CustomsFood & DrinksTraditional Food

Corn Drying

The sun hangs in the sky these days in Cuzco and temperatures rise. The dark clouds and rain seem to have fled for a while. It is the dry season and the harvest is over. As a result, people take advantage of the dry, warm days, and chilly nights, to prepare corn for storage.

All over, even in the city, you will see multicolored ears of corn drying on roofs or on the ground. In the moister lowlands, where the ground retains moisture, the corn hangs on strings in the air, sometimes stretched from post to post, such as on a balcony. Corn seems everywhere.

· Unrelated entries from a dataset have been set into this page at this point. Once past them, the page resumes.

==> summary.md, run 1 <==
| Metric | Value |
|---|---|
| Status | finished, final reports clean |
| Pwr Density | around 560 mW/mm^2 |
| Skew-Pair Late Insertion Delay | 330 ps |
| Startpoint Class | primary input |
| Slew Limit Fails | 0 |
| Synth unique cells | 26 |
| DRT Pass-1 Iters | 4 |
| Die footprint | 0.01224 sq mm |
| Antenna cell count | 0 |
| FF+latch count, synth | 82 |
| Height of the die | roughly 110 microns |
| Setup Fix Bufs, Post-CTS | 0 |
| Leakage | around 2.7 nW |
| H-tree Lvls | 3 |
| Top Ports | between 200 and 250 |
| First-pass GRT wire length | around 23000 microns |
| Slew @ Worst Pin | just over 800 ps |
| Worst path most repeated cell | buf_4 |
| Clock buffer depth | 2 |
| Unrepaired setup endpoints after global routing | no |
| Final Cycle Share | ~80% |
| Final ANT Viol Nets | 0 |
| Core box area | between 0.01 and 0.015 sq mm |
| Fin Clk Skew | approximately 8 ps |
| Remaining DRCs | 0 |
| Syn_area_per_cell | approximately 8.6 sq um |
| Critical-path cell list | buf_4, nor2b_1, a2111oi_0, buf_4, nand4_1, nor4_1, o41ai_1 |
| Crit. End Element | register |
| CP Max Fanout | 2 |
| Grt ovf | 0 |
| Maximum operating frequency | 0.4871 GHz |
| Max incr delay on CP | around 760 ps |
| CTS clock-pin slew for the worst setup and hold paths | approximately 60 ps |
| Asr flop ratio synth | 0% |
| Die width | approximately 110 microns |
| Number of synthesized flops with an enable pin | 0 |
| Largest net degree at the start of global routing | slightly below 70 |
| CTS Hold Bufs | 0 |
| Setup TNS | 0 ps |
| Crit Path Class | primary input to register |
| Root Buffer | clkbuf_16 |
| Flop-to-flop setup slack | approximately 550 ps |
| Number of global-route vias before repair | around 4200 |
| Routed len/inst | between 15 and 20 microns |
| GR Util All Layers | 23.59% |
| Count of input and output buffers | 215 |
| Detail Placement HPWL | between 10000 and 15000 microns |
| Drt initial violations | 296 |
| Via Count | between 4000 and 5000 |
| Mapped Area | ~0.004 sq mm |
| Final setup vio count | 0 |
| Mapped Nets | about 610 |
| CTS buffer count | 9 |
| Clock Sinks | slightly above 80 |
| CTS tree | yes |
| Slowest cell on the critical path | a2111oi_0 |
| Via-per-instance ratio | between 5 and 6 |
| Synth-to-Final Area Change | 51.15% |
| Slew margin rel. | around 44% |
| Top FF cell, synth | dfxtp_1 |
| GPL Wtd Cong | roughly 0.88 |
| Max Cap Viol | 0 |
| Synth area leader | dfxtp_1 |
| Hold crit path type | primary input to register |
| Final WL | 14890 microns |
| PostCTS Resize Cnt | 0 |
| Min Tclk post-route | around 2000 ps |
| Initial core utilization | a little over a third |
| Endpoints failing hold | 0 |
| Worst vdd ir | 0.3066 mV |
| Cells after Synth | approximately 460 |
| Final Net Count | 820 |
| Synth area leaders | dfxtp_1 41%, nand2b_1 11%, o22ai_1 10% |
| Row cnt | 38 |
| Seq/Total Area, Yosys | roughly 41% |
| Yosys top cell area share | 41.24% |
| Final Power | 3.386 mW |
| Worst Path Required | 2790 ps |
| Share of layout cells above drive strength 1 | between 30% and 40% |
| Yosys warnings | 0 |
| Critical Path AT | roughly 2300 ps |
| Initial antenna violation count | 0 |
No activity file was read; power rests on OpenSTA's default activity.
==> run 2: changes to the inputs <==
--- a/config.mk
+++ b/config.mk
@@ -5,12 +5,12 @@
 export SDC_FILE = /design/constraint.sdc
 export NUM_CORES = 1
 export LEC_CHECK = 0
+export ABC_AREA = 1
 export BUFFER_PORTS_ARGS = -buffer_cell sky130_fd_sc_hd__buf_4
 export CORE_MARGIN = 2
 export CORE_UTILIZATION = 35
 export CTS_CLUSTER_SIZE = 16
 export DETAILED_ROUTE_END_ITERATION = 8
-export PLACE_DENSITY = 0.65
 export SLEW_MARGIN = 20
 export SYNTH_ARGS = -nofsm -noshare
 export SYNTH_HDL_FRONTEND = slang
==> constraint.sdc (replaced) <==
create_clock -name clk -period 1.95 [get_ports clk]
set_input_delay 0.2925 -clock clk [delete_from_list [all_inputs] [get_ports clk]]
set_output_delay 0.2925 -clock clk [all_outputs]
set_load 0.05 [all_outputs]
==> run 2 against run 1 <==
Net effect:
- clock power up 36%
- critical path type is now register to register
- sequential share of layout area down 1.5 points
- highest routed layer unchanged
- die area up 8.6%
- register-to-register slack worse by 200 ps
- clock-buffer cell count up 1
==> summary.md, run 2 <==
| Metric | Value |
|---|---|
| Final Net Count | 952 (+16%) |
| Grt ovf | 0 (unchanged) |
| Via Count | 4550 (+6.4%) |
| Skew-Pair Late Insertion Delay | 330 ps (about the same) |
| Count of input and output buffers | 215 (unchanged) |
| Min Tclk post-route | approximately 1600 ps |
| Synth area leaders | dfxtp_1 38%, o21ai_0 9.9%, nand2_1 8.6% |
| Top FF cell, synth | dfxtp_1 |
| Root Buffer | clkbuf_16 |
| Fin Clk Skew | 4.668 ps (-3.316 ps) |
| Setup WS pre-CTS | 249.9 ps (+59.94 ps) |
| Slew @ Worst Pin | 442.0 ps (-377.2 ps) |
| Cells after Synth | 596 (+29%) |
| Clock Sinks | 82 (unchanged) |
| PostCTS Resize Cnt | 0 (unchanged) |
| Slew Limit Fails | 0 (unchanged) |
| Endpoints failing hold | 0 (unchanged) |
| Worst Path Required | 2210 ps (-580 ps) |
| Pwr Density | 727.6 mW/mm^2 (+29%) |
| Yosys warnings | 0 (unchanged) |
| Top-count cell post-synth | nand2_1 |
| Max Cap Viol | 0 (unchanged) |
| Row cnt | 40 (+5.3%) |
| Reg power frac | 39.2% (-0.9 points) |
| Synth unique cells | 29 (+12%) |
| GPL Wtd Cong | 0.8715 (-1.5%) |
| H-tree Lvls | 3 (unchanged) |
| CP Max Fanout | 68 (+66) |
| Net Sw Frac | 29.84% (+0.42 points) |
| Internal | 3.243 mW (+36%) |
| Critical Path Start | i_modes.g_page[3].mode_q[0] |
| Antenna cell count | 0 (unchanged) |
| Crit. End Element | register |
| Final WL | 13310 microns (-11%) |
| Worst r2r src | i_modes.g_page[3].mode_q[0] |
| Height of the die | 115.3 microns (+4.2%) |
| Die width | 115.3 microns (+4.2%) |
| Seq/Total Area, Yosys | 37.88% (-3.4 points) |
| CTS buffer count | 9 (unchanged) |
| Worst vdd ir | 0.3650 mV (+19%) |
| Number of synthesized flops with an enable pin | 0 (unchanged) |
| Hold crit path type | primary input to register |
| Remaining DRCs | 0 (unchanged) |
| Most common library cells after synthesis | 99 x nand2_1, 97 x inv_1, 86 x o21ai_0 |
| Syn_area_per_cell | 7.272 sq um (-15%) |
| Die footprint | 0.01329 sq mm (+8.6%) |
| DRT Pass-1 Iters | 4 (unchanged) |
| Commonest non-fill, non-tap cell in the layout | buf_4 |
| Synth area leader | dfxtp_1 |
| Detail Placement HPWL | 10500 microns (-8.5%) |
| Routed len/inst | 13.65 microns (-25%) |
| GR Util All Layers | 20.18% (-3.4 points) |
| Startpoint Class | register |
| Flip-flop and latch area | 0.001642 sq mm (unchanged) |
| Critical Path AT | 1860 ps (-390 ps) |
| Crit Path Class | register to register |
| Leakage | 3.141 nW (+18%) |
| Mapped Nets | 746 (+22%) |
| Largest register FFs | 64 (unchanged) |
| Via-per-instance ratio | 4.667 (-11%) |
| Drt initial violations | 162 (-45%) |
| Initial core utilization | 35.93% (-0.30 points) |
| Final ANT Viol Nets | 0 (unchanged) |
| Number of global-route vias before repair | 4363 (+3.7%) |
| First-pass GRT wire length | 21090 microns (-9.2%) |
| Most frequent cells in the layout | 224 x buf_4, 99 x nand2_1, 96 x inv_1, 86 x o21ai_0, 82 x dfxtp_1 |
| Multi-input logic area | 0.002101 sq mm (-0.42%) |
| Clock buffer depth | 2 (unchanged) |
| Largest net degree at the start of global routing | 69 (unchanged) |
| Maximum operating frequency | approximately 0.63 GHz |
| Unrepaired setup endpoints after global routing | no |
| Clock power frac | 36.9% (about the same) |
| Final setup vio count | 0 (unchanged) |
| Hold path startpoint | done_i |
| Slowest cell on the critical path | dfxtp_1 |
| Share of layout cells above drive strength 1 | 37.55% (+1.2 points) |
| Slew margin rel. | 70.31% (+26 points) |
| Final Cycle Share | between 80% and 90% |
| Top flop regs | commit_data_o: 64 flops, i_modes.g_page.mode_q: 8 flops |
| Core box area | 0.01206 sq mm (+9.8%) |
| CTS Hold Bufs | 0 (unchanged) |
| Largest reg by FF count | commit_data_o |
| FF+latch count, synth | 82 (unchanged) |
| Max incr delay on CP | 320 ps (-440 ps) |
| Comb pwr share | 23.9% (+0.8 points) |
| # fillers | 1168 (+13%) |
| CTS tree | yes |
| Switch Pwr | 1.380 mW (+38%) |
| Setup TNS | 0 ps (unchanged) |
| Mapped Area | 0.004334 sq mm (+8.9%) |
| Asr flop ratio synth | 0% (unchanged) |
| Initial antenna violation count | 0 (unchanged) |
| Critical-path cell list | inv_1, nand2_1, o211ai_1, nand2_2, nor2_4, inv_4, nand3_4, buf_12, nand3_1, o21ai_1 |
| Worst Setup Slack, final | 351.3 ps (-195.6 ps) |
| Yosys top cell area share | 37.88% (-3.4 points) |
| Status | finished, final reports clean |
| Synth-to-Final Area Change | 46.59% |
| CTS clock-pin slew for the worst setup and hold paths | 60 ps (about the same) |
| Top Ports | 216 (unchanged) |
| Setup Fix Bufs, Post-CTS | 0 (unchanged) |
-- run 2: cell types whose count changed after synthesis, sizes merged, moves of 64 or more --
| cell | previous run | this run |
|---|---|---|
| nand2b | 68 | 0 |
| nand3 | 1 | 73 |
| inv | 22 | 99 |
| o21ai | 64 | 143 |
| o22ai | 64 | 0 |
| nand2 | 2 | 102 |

Corn Plant Ready For Harvest (Photo: Wayra)
Corn Plant Ready For Harvest (Photo: Wayra)

Corn is one of the two ancient staffs of life in the Andes. Following Andean dualism, the Incas, their predecessors and descendants, depended on potatoes from the highlands, and from inside the ground, as well as on corn from the valleys and lower lands, as well as something that grows above ground on long stalks in the air. Two sets of divisions encounter each other in these foods: from inside the earth vs. from above the earth; foods from the highlands vs. foods from the lowlands.

Together potatoes and corn are not only nutritionally satisfying, they are cosmologically pleasing in the way they bring these divisions into a whole, not unlike the way yin and yang come together in the Orient.

Corn Drying on a Lowland Balcony (Photo: Wayra)
Corn Drying on a Lowland Balcony (Photo: Wayra)

Peru is one of the great repositories of variety for these foods. While the potato originated here, corn seems to have come from Mexico. At least that is what the evidence suggests, though it arrived here very early, more than ten thousand years ago. Consequently, Peru has one of the greatest sets of varieties of corn in the world, outside of Mexico. They include various species that are not found elsewhere as well as ones that are shared.

Cuzco is famous for its giant white corn, which is typical of the Sacred Valley of the Incas, though even there other varieties of corn are grown. Each community and region of Cuzco, not to mention Peru, has its own historical set of varieties. As a result, when you see dried corn you see a amazing rainbow of colors and diversity of shapes.

Rainbow of Corn on a Roof (Photo: Wayra)
Rainbow of Corn on a Roof (Photo: Wayra)

Since the air is dry, the days hot and the nights cold, people now eat dry-season food. When ground, the newly dried corn is perfect for making tamales, as well as soups such as lawa de maíz, a corn gruel not unlike a chowder. People also make cakes and breads from corn, as well as croquets of corn.

Of course the different varieties of corn have different uses, such as when the variety chullpi is used to toast for the cancha, the parched corn found on table after table and in dish after dish in Cuzco.

Corn and Other Grains in the Market (Photo: Wayra)
Corn and Other Grains in the Market (Photo: Wayra)

This time brings joy as people see the fruits of their harvest, and that of other people, drying since it means there will be an abundance of food until the next harvest comes. Each season has its own joy.